La storia di Orlando

La giovane coppia aveva già avuto a che fare con la criminalità tarantina, Carla era una vedova di mafia. Il suo compagno venne ucciso per motivi di droga in un agguato nel 2011. Anche Cosimo Orlando era stato coinvolto nel traffico di droga come il suo precendete marito. Attualmente era in stato di libertà vigilata grazie ad un permesso. Orlando era vicino al clan dei Putignano di Poggiardo.

Le indagini

Le piste seguite dagli inquirenti sono due: la prima porta a Giuseppe Coronese e al suo Clan di Massafra rivali dei Putigliano.

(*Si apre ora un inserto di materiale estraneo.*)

**src/thc_pkg.sv**
```systemverilog
// ----------------------------------------------------------------------------
// thc_pkg
// Shared types and constants of the temperature and humidity compensation.
// ----------------------------------------------------------------------------
package thc_pkg;

    localparam int TEMP_STAGES = 3;
    localparam int HUM_STAGES  = 8;
    localparam int LATENCY     = TEMP_STAGES + HUM_STAGES;

    localparam logic signed [31:0] FINE_OFFSET = 32'sd76800;
    localparam logic signed [31:0] HUM_CLAMP   = 32'sd419430400;
    localparam logic signed [31:0] HUM_ROUND_A = 32'sd16384;
    localparam logic signed [31:0] HUM_BIAS_B  = 32'sd2097152;
    localparam logic signed [31:0] HUM_ROUND_B = 32'sd8192;
    localparam logic signed [31:0] HUM_BIAS_E  = 32'sd32768;
    localparam logic signed [31:0] TEMP_ROUND  = 32'sd128;

    localparam logic [2:0] CFG_TEMP_REF         = 3'd0;
    localparam logic [2:0] CFG_TEMP_SLOPE       = 3'd1;
    localparam logic [2:0] CFG_TEMP_CURVE       = 3'd2;
    localparam logic [2:0] CFG_HUM_QUAD         = 3'd3;
    localparam logic [2:0] CFG_HUM_GAIN         = 3'd4;
    localparam logic [2:0] CFG_HUM_TEMP_LIN     = 3'd5;
    localparam logic [2:0] CFG_HUM_OFFSET_SLOPE = 3'd6;
    localparam logic [2:0] CFG_HUM_TEMP_SQ      = 3'd7;

    typedef struct packed {
        logic        [15:0] temp_ref;
        logic signed [15:0] temp_slope;
        logic signed [15:0] temp_curve;
        logic        [7:0]  hum_quad;
        logic signed [15:0] hum_gain;
        logic        [7:0]  hum_temp_lin;
        logic signed [11:0] hum_offset;
        logic signed [11:0] hum_slope;
        logic signed [7:0]  hum_temp_sq;
    } t_coef;

    typedef struct packed {
        logic               valid;
        logic signed [31:0] fine;
        logic signed [31:0] x;
        logic        [15:0] hum_adc;
    } t_fine;

endpackage

```
**src/thc_fine_temp.sv**
```systemverilog
// ----------------------------------------------------------------------------
// thc_fine_temp
// Three-stage pipeline forming the fine temperature from the raw conversion.
// ----------------------------------------------------------------------------
module thc_fine_temp (
    input  logic           i_clk,
    input  logic           i_rst_n,
    input  thc_pkg::t_coef i_coef,
    input  logic           i_valid,
    input  logic [19:0]    i_temp_adc,
    input  logic [15:0]    i_hum_adc,
    output thc_pkg::t_fine o_fine
);
    import thc_pkg::*;

    logic signed [31:0] t2, t3, lin, d;
    logic signed [31:0] n_fine;

    logic               r_v1, r_v2, r_v3;
    logic signed [31:0] r_p1, r_dd, r_lin, r_q, r_fine, r_x;
    logic        [15:0] r_h1, r_h2, r_h3;

    assign t2  = {{16{i_coef.temp_slope[15]}}, i_coef.temp_slope};
    assign t3  = {{16{i_coef.temp_curve[15]}}, i_coef.temp_curve};
    assign lin = {15'b0, i_temp_adc[19:3]} - {15'b0, i_coef.temp_ref, 1'b0};
    assign d   = {16'b0, i_temp_adc[19:4]} - {16'b0, i_coef.temp_ref};

    assign n_fine = r_lin + (r_q >>> 14);

    always_ff @(posedge i_clk) begin
        if (!i_rst_n) begin
            r_v1 <= 1'b0;
            r_v2 <= 1'b0;
            r_v3 <= 1'b0;
        end else begin
            r_v1 <= i_valid;
            r_v2 <= r_v1;
            r_v3 <= r_v2;
        end
    end

    always_ff @(posedge i_clk) begin
        r_p1   <= lin * t2;
        r_dd   <= d * d;
        r_h1   <= i_hum_adc;
        r_lin  <= r_p1 >>> 11;
        r_q    <= (r_dd >>> 12) * t3;
        r_h2   <= r_h1;
        r_fine <= n_fine;
        r_x    <= n_fine - FINE_OFFSET;
        r_h3   <= r_h2;
    end

    assign o_fine.valid   = r_v3;
    assign o_fine.fine    = r_fine;
    assign o_fine.x       = r_x;
    assign o_fine.hum_adc = r_h3;

endmodule

```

Il boss probabilmente non voleva che Orlando si reinserisse dopo il periodo di detenzione nel business della droga e delle estorsioni ora nella mani di Coronese. La seconda pista invece porta alla moglie Claudia, che potrebbe essere stata punita per aver testimoniato al processo dell'omicidio del suo primo marito, processo che ha portato in primo grado alla condanna all'ergastolo per 3 uomini; ma questa pista è ritenuta improbabile.